Instructions for the task: Please repeat each line of the data exactly, with nothing left out.

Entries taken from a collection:
--- START ---

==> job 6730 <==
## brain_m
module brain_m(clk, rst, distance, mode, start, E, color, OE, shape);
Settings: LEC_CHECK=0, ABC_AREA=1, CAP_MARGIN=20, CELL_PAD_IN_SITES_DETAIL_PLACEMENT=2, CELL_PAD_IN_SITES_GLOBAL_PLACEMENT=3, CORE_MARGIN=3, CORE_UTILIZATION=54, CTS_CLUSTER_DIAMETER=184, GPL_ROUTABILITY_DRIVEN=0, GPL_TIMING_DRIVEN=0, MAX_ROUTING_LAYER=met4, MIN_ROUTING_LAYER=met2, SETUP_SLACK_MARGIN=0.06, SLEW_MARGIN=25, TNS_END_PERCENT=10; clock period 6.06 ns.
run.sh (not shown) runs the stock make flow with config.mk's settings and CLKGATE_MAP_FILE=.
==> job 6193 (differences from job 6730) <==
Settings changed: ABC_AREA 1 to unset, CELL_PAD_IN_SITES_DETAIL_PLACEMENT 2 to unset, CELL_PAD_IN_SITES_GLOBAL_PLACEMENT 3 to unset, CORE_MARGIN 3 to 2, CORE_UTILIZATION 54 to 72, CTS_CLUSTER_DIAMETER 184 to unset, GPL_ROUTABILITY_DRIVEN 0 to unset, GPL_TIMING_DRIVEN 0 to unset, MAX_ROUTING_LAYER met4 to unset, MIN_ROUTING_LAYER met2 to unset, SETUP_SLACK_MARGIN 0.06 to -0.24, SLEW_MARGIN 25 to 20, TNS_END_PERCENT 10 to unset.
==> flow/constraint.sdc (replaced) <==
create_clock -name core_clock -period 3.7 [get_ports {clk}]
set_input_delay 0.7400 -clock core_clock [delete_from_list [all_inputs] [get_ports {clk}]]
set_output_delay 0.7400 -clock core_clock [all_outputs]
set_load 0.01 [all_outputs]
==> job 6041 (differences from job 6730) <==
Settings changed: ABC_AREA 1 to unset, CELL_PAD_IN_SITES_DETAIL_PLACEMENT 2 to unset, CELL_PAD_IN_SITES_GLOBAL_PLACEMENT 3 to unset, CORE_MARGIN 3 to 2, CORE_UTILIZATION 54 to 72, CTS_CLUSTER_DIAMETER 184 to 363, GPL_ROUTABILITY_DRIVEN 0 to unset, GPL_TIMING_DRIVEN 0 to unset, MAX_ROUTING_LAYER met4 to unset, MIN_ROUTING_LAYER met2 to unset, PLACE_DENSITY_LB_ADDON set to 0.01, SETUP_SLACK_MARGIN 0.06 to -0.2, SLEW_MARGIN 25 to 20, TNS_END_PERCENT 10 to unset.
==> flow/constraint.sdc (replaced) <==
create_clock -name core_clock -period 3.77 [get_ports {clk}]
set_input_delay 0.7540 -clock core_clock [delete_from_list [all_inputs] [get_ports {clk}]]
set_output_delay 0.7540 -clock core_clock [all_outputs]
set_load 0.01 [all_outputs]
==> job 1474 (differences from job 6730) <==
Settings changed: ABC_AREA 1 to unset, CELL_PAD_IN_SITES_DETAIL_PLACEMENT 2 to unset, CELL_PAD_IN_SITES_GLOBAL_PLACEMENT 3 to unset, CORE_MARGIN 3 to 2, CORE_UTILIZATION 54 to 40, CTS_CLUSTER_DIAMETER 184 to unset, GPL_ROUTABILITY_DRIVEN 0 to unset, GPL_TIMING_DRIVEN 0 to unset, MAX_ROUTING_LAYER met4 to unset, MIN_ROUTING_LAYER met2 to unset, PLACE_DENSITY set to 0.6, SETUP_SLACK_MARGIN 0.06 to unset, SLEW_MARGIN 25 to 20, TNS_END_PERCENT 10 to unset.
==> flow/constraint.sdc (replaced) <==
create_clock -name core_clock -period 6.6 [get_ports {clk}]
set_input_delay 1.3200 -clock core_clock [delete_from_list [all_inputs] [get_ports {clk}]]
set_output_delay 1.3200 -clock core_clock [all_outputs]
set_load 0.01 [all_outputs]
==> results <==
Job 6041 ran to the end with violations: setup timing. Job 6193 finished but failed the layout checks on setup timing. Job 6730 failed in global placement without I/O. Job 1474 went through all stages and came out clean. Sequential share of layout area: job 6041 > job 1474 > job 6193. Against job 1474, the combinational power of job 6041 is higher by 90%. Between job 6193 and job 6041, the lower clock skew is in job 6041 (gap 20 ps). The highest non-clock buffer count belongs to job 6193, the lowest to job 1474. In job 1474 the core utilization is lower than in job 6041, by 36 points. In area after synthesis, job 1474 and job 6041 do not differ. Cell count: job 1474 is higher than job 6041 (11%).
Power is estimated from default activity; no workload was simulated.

--- END ---

Reply to the exercise:
==> job 6730 <==
## brain_m
module brain_m(clk, rst, distance, mode, start, E, color, OE, shape);
Settings: LEC_CHECK=0, ABC_AREA=1, CAP_MARGIN=20, CELL_PAD_IN_SITES_DETAIL_PLACEMENT=2, CELL_PAD_IN_SITES_GLOBAL_PLACEMENT=3, CORE_MARGIN=3, CORE_UTILIZATION=54, CTS_CLUSTER_DIAMETER=184, GPL_ROUTABILITY_DRIVEN=0, GPL_TIMING_DRIVEN=0, MAX_ROUTING_LAYER=met4, MIN_ROUTING_LAYER=met2, SETUP_SLACK_MARGIN=0.06, SLEW_MARGIN=25, TNS_END_PERCENT=10; clock period 6.06 ns.
run.sh (not shown) runs the stock make flow with config.mk's settings and CLKGATE_MAP_FILE=.
==> job 6193 (differences from job 6730) <==
Settings changed: ABC_AREA 1 to unset, CELL_PAD_IN_SITES_DETAIL_PLACEMENT 2 to unset, CELL_PAD_IN_SITES_GLOBAL_PLACEMENT 3 to unset, CORE_MARGIN 3 to 2, CORE_UTILIZATION 54 to 72, CTS_CLUSTER_DIAMETER 184 to unset, GPL_ROUTABILITY_DRIVEN 0 to unset, GPL_TIMING_DRIVEN 0 to unset, MAX_ROUTING_LAYER met4 to unset, MIN_ROUTING_LAYER met2 to unset, SETUP_SLACK_MARGIN 0.06 to -0.24, SLEW_MARGIN 25 to 20, TNS_END_PERCENT 10 to unset.
==> flow/constraint.sdc (replaced) <==
create_clock -name core_clock -period 3.7 [get_ports {clk}]
set_input_delay 0.7400 -clock core_clock [delete_from_list [all_inputs] [get_ports {clk}]]
set_output_delay 0.7400 -clock core_clock [all_outputs]
set_load 0.01 [all_outputs]
==> job 6041 (differences from job 6730) <==
Settings changed: ABC_AREA 1 to unset, CELL_PAD_IN_SITES_DETAIL_PLACEMENT 2 to unset, CELL_PAD_IN_SITES_GLOBAL_PLACEMENT 3 to unset, CORE_MARGIN 3 to 2, CORE_UTILIZATION 54 to 72, CTS_CLUSTER_DIAMETER 184 to 363, GPL_ROUTABILITY_DRIVEN 0 to unset, GPL_TIMING_DRIVEN 0 to unset, MAX_ROUTING_LAYER met4 to unset, MIN_ROUTING_LAYER met2 to unset, PLACE_DENSITY_LB_ADDON set to 0.01, SETUP_SLACK_MARGIN 0.06 to -0.2, SLEW_MARGIN 25 to 20, TNS_END_PERCENT 10 to unset.
==> flow/constraint.sdc (replaced) <==
create_clock -name core_clock -period 3.77 [get_ports {clk}]
set_input_delay 0.7540 -clock core_clock [delete_from_list [all_inputs] [get_ports {clk}]]
set_output_delay 0.7540 -clock core_clock [all_outputs]
set_load 0.01 [all_outputs]
==> job 1474 (differences from job 6730) <==
Settings changed: ABC_AREA 1 to unset, CELL_PAD_IN_SITES_DETAIL_PLACEMENT 2 to unset, CELL_PAD_IN_SITES_GLOBAL_PLACEMENT 3 to unset, CORE_MARGIN 3 to 2, CORE_UTILIZATION 54 to 40, CTS_CLUSTER_DIAMETER 184 to unset, GPL_ROUTABILITY_DRIVEN 0 to unset, GPL_TIMING_DRIVEN 0 to unset, MAX_ROUTING_LAYER met4 to unset, MIN_ROUTING_LAYER met2 to unset, PLACE_DENSITY set to 0.6, SETUP_SLACK_MARGIN 0.06 to unset, SLEW_MARGIN 25 to 20, TNS_END_PERCENT 10 to unset.
==> flow/constraint.sdc (replaced) <==
create_clock -name core_clock -period 6.6 [get_ports {clk}]
set_input_delay 1.3200 -clock core_clock [delete_from_list [all_inputs] [get_ports {clk}]]
set_output_delay 1.3200 -clock core_clock [all_outputs]
set_load 0.01 [all_outputs]
==> results <==
Job 6041 ran to the end with violations: setup timing. Job 6193 finished but failed the layout checks on setup timing. Job 6730 failed in global placement without I/O. Job 1474 went through all stages and came out clean. Sequential share of layout area: job 6041 > job 1474 > job 6193. Against job 1474, the combinational power of job 6041 is higher by 90%. Between job 6193 and job 6041, the lower clock skew is in job 6041 (gap 20 ps). The highest non-clock buffer count belongs to job 6193, the lowest to job 1474. In job 1474 the core utilization is lower than in job 6041, by 36 points. In area after synthesis, job 1474 and job 6041 do not differ. Cell count: job 1474 is higher than job 6041 (11%).
Power is estimated from default activity; no workload was simulated.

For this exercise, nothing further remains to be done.